I shook my head. "Looking for work."

He studied my face for a moment, taking in my pale complexion and the duffel bag that held my entire life. "Rita's Diner is always looking for good help," he said finally. "Right on Main Street when you get off the bus. Tell her Frank sent you."

"Thank you," I said, meaning it more than he could know.

Two hours later, the bus pulled into Crescent Bay.

The town was smaller than I'd expected, with weathered buildings that looked like they'd been fighting the salt air for decades.

The harbor was visible from the bus station, filled with fishing boats and seagulls calling to each other over the water.

It was nothing like the forested mountains of home, but something about the wild, untamed feeling of the ocean called to my wolf. This was a place where we could disappear, where we could start fresh.

A new start, Sapphire said with the first hint of hope I'd felt from her since the rejection.

I shouldered my duffel bag and walked down Main Street, looking for Rita's Diner.

The town was quiet in the late afternoon, with only a few people walking the sidewalks and the occasional car passing by.
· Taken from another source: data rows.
==> config.mk <==
export PLATFORM = sky130hd
export DESIGN_NAME = fifo_stream_reader
export DESIGN_NICKNAME = d
export VERILOG_FILES = /design/src/rtl/fifo_stream_reader_pkg.sv /design/src/rtl/fifo_stream_reader_buf.sv /design/src/rtl/fifo_stream_reader.sv
export SDC_FILE = /design/constraint.sdc
export NUM_CORES = 1
export LEC_CHECK = 0
export BUFFER_PORTS_ARGS = -buffer_cell sky130_fd_sc_hd__clkbuf_2
export CAP_MARGIN = 40
export CORE_MARGIN = 5
export CORE_UTILIZATION = 45
export DETAILED_ROUTE_END_ITERATION = 10
export GPL_TIMING_DRIVEN = 0
export HOLD_SLACK_MARGIN = 0.08
export MAX_ROUTING_LAYER = met4
export PLACE_DENSITY_LB_ADDON = 0.05
export REMOVE_ABC_BUFFERS = 1
export SLEW_MARGIN = 20
export SYNTH_ARGS = -nofsm -noshare
export SYNTH_HDL_FRONTEND = slang
export SYNTH_SLANG_ARGS = --single-unit
export TNS_END_PERCENT = 100
==> constraint.sdc <==
create_clock -name clk -period 2 [get_ports clk]
set_clock_uncertainty 0.2 [all_clocks]
set_input_delay 0.1 -clock clk [delete_from_list [all_inputs] [get_ports clk]]
set_output_delay 0.1 -clock clk [all_outputs]
set_load 0.02 [all_outputs]
==> src/rtl/fifo_stream_reader_pkg.sv <==
// Shared constants, index types and the mod-3 index helper for the
// FIFO stream reader's small elastic buffer.
package fifo_stream_reader_pkg;

    localparam int RD_BUF_DEPTH = 3;

    typedef logic [1:0] occ_t;
    typedef logic [1:0] idx_t;

    // Indices count 0,1,2 and then wrap back to 0.
    function automatic idx_t idx_inc(input idx_t idx);
        return (idx == idx_t'(RD_BUF_DEPTH - 1)) ? idx_t'(0) : idx + idx_t'(1);
    endfunction

endpackage
`src/rtl/gc_joybus_sequencer.sv`:
```
// rtl/gc_joybus_sequencer.sv - GameCube joybus command decoder and reply serialiser; optional macro GC_ORIGIN_CMD_EN enables the 0x41 origin reply
module gc_joybus_sequencer #(
  parameter int TICKS_PER_US    = 50,
  parameter int IDLE_TIMEOUT_US = 6,
  parameter int REPLY_DELAY_US  = 2
) (
  input  logic        clk,
  input  logic        rst,
  input  logic        d_in,
  output logic        d_oe,
  input  logic [63:0] frame_data,
  input  logic        frame_valid,
  output logic        frame_ready,
  output logic        rumble,
  output logic        busy,
  output logic        cmd_err
);

  localparam logic [15:0] T_1US   = 16'(TICKS_PER_US);
  localparam logic [15:0] T_2US   = 16'(2 * TICKS_PER_US);
  localparam logic [15:0] T_3US   = 16'(3 * TICKS_PER_US);
  localparam logic [15:0] T_4US   = 16'(4 * TICKS_PER_US);
  localparam logic [15:0] T_IDLE  = 16'(IDLE_TIMEOUT_US * TICKS_PER_US);
  localparam logic [15:0] T_REPLY = 16'(REPLY_DELAY_US * TICKS_PER_US);
  localparam logic [63:0] NEUTRAL = 64'h0080_8080_8080_0000;

  typedef enum logic [3:0] {
    IDLE, RX_LOW, RX_HIGH, RX_STOP, WAIT_REPLY, TX_LOW, TX_HIGH, TX_STOP, RECOVER
  } state_t;

  typedef enum logic [1:0] {K_STATUS, K_POLL, K_ORIGIN} kind_t;

  state_t      state, state_nx;
  kind_t       kind, dec_kind;
  logic        dec_known;
  logic [4:0]  dec_len;
  logic        s1, ds;
  logic [15:0] timer;
  logic [6:0]  rx_shift;
  logic [4:0]  bit_cnt, need;
  logic [79:0] tx_shift;
  logic [6:0]  tx_idx, tx_len;
  logic [63:0] held;
  logic        rx_bit, byte_done, rx_complete, handshake, timeout;
  logic [7:0]  cmd_byte;
  logic [15:0] tx_low_t;

  // Short low pulse is a 1; the first eight bits form the command byte.
  assign rx_bit      = (timer < T_2US);
  assign cmd_byte    = {rx_shift, rx_bit};
  assign byte_done   = (state == RX_LOW) && ds && (bit_cnt == 5'd7);
  assign rx_complete = (need != 5'd0) && (bit_cnt == need);
  assign tx_low_t    = tx_shift[79] ? T_1US : T_3US;
  assign handshake   = (state == RX_STOP) && ds && (kind == K_POLL);
  assign timeout     = ds && (timer >= T_IDLE);

  // Command byte to reply kind and total command length in bits.
  always_comb begin
    dec_known = 1'b1;
    dec_kind  = K_STATUS;
    dec_len   = 5'd8;
    case (cmd_byte)
      8'h00: begin
        dec_kind = K_STATUS;
      end
      8'h40: begin
        dec_kind = K_POLL;
        dec_len  = 5'd24;
      end
`ifdef GC_ORIGIN_CMD_EN
      8'h41: begin
        dec_kind = K_ORIGIN;
      end
`endif
      default: dec_known = 1'b0;
    endcase
  end

  // State register.
  always_ff @(posedge clk) begin
    if (rst) state <= IDLE;
    else     state <= state_nx;
  end

  // Next-state logic; TX states never look at ds so our own drive is not decoded.
  always_comb begin
    state_nx = state;
    case (state)
      IDLE:       if (!ds) state_nx = RX_LOW;
      RX_LOW:     if (ds) state_nx = (byte_done && !dec_known) ? RECOVER : RX_HIGH;
      RX_HIGH: begin
        if (!ds)          state_nx = rx_complete ? RX_STOP : RX_LOW;
        else if (timeout) state_nx = IDLE;
      end
      RX_STOP:    if (ds) state_nx = WAIT_REPLY;
      WAIT_REPLY: if (timer >= T_REPLY - 16'd1) state_nx = TX_LOW;
      TX_LOW:     if (timer >= tx_low_t - 16'd1) state_nx = TX_HIGH;
      TX_HIGH: begin
        if (timer >= T_4US - tx_low_t - 16'd1)
          state_nx = (tx_idx == tx_len - 7'd1) ? TX_STOP : TX_LOW;
      end
      TX_STOP:    if (timer >= T_2US - 16'd1) state_nx = RECOVER;
      RECOVER:    if (timeout) state_nx = IDLE;
      default:    state_nx = IDLE;
    endcase
  end

  // Line synchroniser, phase timer, RX shifter, frame hold and TX shifter.
  always_ff @(posedge clk) begin
    if (rst) begin
      s1       <= 1'b1;
      ds       <= 1'b1;
      timer    <= 16'd0;
      rx_shift <= 7'd0;
      bit_cnt  <= 5'd0;
      need     <= 5'd0;
      kind     <= K_STATUS;
      held     <= NEUTRAL;
      rumble   <= 1'b0;
      tx_shift <= 80'd0;
      tx_idx   <= 7'd0;
      tx_len   <= 7'd0;
    end else begin
      s1 <= d_in;
      ds <= s1;
      if (state_nx != state || (state == RECOVER && !ds)) timer <= 16'd0;
      else if (timer != 16'hFFFF)                         timer <= timer + 16'd1;
      if (state == IDLE) begin
        bit_cnt <= 5'd0;
        need    <= 5'd0;
      end
      if (state == RX_LOW && ds) begin
        rx_shift <= cmd_byte[6:0];
        bit_cnt  <= bit_cnt + 5'd1;
        if (byte_done) begin
          need <= dec_len;
          kind <= dec_kind;
        end
      end
      if (handshake) begin
        if (frame_valid) held <= frame_data;
        rumble <= rx_shift[0];
      end
      if (state == WAIT_REPLY && state_nx == TX_LOW) begin
        tx_idx <= 7'd0;
        case (kind)
          K_POLL: begin
            tx_shift <= {held, 16'h0000};
            tx_len   <= 7'd64;
          end
          K_ORIGIN: begin
            tx_shift <= {NEUTRAL, 16'h0000};
            tx_len   <= 7'd80;
          end
          default: begin
            tx_shift <= {24'h090000, 56'd0};
            tx_len   <= 7'd24;
          end
        endcase
      end
      if (state == TX_HIGH && state_nx != TX_HIGH) begin
        tx_shift <= {tx_shift[78:0], 1'b0};
        tx_idx   <= tx_idx + 7'd1;
      end
    end
  end

  // Outputs decoded from state; pulses are suppressed while rst is high.
  always_comb begin
    d_oe        = (state == TX_LOW) || (state == TX_STOP);
    busy        = (state != IDLE);
    frame_ready = !rst && handshake && frame_valid;
    cmd_err     = !rst && ((byte_done && !dec_known) || (state == RX_HIGH && timeout));
  end

endmodule

```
Everyone I saw looked like they belonged here, like they had roots that went deep into the rocky Maine soil.

I found the diner easily enough—a small building with cheerful blue shutters and a hand-painted sign that had seen better days. Through the windows, I could see mismatched tables and chairs, and a woman with graying hair pulling coffee orders behind the counter.

Are you ready for this? Sapphire asked.

"No," I said honestly. "But we don't have a choice."

I pushed open the door, causing a small bell to chime overhead. The woman behind the counter looked up, her sharp blue eyes taking in my appearance with the practiced assessment of someone who'd seen all kinds of people pass through her establishment.

"Help you, hon?" she asked.

"Are you Rita?" I asked, my voice barely above a whisper.

"That's me. Rita O'Brien, owner and operator of this fine establishment." Her voice carried a hint of Irish accent that softened the edges of her words. "What can I do for you?"

"Frank, the bus driver, said you might be looking for help," I said. "I'm looking for work."

Rita set down the coffee pot she'd been holding and studied me more carefully. I could see her taking in my pale face, my too-thin frame, the duffel bag that held everything I owned.